Microactuators for remote and precise manipulation of small objects is of great interest in a wide variety of applications. The design and development effort of such microgripper devices would be useful in the art as such will apply to general microfabrication techniques and establish the infrastructure for microengineering efforts including robotics, microtechnology, prevision engineering, defense, energy, and biomedical research, as well as use in medical applications, such as for catheter-based interventional therapies and remote assembly or use of micromechanical system.
When a portion of a blood vessel weakens, it bulges and forms a aneurysm, which is one of the main reasons for strokes as the vessel finally collapses and opens. These aneurysms have traditionally been treated by surgery, where the surgeon will have to open up the area of repair before attempting to surgically repair the aneurysm by clipping it. However, many aneurysms are at critical locations such as in the brain and are either difficult and risky to operate on or it is simply impossible. For the last 20 years, pioneering doctors have used interventional neuroradiology techniques to aid the treatment of brain aneurysms. Long (1-2 meters) and narrow (i.e. 250 .mu.m to 500 .mu.m) catheters are pushed through the arteries in the groin up to the brain to reach the aneurysm. Existing catheter-based interventional instruments rely on simplistic and usually singular means of actuation. These techniques, including balloon angioplasty, are well-established for large vessel treatments such as in the heart.
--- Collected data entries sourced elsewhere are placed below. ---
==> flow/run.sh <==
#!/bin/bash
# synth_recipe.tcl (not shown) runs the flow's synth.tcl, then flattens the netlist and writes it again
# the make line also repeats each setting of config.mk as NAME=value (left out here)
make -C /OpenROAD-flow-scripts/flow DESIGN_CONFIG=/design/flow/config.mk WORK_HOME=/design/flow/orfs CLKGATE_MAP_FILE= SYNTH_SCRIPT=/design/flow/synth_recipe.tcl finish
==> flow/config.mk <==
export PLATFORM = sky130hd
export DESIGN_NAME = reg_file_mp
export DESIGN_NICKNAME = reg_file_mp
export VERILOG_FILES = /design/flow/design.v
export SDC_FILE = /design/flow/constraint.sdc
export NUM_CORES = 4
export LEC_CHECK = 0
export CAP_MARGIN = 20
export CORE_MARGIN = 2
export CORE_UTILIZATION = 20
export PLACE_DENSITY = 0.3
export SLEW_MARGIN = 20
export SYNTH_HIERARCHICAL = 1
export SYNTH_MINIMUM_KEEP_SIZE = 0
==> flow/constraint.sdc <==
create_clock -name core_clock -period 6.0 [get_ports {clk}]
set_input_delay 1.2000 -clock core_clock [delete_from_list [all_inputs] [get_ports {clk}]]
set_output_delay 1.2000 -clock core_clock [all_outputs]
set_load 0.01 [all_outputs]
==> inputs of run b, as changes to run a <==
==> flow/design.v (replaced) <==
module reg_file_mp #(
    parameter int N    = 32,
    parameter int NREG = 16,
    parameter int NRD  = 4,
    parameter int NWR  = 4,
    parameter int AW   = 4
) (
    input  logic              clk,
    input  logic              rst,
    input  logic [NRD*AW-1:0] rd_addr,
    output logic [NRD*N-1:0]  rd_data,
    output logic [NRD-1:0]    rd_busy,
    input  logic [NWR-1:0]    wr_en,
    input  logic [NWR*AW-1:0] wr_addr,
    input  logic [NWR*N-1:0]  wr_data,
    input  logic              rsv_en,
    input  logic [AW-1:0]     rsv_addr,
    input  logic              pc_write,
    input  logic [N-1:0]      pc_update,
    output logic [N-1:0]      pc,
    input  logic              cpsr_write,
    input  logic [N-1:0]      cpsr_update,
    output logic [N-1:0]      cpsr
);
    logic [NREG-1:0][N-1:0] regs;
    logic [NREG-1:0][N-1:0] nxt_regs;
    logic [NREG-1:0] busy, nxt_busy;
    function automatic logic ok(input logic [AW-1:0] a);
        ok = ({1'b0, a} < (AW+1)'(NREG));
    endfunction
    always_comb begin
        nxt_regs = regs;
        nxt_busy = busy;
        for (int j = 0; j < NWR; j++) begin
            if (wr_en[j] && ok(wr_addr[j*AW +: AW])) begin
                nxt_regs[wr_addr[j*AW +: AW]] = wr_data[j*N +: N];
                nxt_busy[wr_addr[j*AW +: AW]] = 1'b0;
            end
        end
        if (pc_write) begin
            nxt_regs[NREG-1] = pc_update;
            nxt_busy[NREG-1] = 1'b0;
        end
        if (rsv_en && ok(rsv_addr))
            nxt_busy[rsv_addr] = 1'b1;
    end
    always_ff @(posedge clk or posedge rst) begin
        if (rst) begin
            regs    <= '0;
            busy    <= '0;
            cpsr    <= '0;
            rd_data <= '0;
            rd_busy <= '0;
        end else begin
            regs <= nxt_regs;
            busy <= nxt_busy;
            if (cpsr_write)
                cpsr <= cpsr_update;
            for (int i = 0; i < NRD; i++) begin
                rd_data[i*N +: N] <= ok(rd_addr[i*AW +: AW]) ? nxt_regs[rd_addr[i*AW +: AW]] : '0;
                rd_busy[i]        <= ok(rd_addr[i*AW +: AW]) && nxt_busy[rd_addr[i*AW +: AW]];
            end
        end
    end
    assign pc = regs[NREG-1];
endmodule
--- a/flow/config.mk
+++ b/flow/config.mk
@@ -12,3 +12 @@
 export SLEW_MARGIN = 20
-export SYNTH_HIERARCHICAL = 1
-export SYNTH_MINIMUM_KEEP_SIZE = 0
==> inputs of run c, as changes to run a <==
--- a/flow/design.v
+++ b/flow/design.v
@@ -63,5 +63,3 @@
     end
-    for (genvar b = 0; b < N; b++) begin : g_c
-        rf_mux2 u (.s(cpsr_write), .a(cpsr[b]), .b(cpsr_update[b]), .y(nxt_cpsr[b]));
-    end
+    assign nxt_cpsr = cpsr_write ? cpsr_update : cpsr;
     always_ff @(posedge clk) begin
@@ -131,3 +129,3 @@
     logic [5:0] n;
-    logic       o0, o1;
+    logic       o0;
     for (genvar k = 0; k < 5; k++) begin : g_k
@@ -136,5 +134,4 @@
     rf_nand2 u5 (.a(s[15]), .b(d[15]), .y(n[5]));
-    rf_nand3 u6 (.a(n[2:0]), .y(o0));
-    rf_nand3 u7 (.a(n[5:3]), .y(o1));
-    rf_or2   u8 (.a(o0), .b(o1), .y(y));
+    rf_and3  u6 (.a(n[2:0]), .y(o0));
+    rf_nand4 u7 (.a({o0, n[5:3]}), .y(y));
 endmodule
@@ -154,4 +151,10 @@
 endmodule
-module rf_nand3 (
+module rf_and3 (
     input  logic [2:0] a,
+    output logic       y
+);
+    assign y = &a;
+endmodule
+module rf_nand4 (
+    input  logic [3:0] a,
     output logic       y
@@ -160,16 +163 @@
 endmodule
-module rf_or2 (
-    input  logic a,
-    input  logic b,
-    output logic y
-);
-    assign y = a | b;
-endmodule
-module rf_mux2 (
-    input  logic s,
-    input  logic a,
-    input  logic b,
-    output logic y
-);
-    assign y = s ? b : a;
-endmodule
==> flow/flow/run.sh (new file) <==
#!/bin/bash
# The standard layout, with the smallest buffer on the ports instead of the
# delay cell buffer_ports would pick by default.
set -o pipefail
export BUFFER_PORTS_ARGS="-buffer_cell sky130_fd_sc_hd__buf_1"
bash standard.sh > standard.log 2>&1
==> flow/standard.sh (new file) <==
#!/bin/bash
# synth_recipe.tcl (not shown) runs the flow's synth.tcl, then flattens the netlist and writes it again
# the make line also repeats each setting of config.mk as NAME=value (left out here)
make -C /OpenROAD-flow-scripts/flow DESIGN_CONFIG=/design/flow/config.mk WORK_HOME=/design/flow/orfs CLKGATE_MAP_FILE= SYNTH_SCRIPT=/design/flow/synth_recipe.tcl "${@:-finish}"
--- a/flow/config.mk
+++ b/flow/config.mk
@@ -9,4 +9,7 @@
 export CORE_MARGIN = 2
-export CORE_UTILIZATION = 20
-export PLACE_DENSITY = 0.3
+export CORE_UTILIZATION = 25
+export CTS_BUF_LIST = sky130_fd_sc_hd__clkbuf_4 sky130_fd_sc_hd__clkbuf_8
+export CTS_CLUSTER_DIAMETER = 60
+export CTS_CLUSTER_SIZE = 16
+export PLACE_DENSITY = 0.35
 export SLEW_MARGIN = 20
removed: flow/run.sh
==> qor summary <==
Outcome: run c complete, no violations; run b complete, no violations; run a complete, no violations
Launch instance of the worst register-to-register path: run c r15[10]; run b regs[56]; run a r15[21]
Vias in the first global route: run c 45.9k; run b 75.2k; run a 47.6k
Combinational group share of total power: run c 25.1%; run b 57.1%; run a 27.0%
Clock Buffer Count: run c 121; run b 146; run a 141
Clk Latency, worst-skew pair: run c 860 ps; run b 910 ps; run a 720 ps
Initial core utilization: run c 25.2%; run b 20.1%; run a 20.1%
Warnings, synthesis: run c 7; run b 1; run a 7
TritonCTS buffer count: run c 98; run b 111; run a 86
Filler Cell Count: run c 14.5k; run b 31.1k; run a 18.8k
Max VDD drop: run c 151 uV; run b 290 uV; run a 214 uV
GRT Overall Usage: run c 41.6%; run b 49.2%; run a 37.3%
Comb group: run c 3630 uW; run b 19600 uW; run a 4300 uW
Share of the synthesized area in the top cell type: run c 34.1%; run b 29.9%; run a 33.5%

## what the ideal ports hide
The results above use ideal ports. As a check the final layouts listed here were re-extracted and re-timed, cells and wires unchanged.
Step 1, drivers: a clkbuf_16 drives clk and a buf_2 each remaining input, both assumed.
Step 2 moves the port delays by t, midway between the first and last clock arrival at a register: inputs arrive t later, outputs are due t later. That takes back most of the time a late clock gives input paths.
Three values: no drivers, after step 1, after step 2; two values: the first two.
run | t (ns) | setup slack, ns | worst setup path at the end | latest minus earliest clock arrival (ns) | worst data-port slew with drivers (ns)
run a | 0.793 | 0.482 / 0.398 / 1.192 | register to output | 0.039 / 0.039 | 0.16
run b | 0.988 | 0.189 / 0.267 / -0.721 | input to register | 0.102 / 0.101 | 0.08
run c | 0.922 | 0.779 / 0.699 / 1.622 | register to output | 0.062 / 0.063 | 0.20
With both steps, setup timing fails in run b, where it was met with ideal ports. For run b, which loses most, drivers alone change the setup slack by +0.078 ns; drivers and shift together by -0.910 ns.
It is crucial that in order to extend this medical practice into the smaller vessels such as those in the brain, the catheter-based tools must be miniaturized. In the most recent method, platinum coils were selected to fill up the aneurysms due to its ability to fill up irregular shapes and its resistance to electrolysis in the vessels when it is charged. The coils are either pushed through the catheter to the aneurysm by a guide wire or released by the electrolytic dissolution of a solder joint between the guide wire of the catheter and the therapeutic device, which for neurological treatments are approximately 250 .mu.m or less in diameter. Although the charging of the coil causes electrothrombosis around the coil, the time required to release the coil is long (4 mins to 1 hr) and many coils are usually needed to fill up a regular size aneurysm. The extent to which the dissolved material affects the body is unknown and electrolysis soldering requires long terms of current in the brain and sometimes is simply unreliable. These difficulties present potential life-threatening problems to the patient for the surgeon and clinician.
Thus, there is a need for a micromechanism which can fit into a 250 .mu.m diameter area and which would enable the physician to release and retrieve the coils or other therapy once it is released at the wrong time or location. The present invention satisfies this need by providing a micromechanical release mechanism by which this procedure becomes a safer and more reliable alternative to surgery, and which can fit into blood vessels of the brain, a 250 .mu.m diameter area. The electromechanical microstructures, including microgrippers, can be fabricated using known IC silicon-based techniques or precision micromachining, or a combination of these techniques. While the invention has application in various areas requiring a remotely actuated microgripper, it has particular application in catheter-based interventional therapies.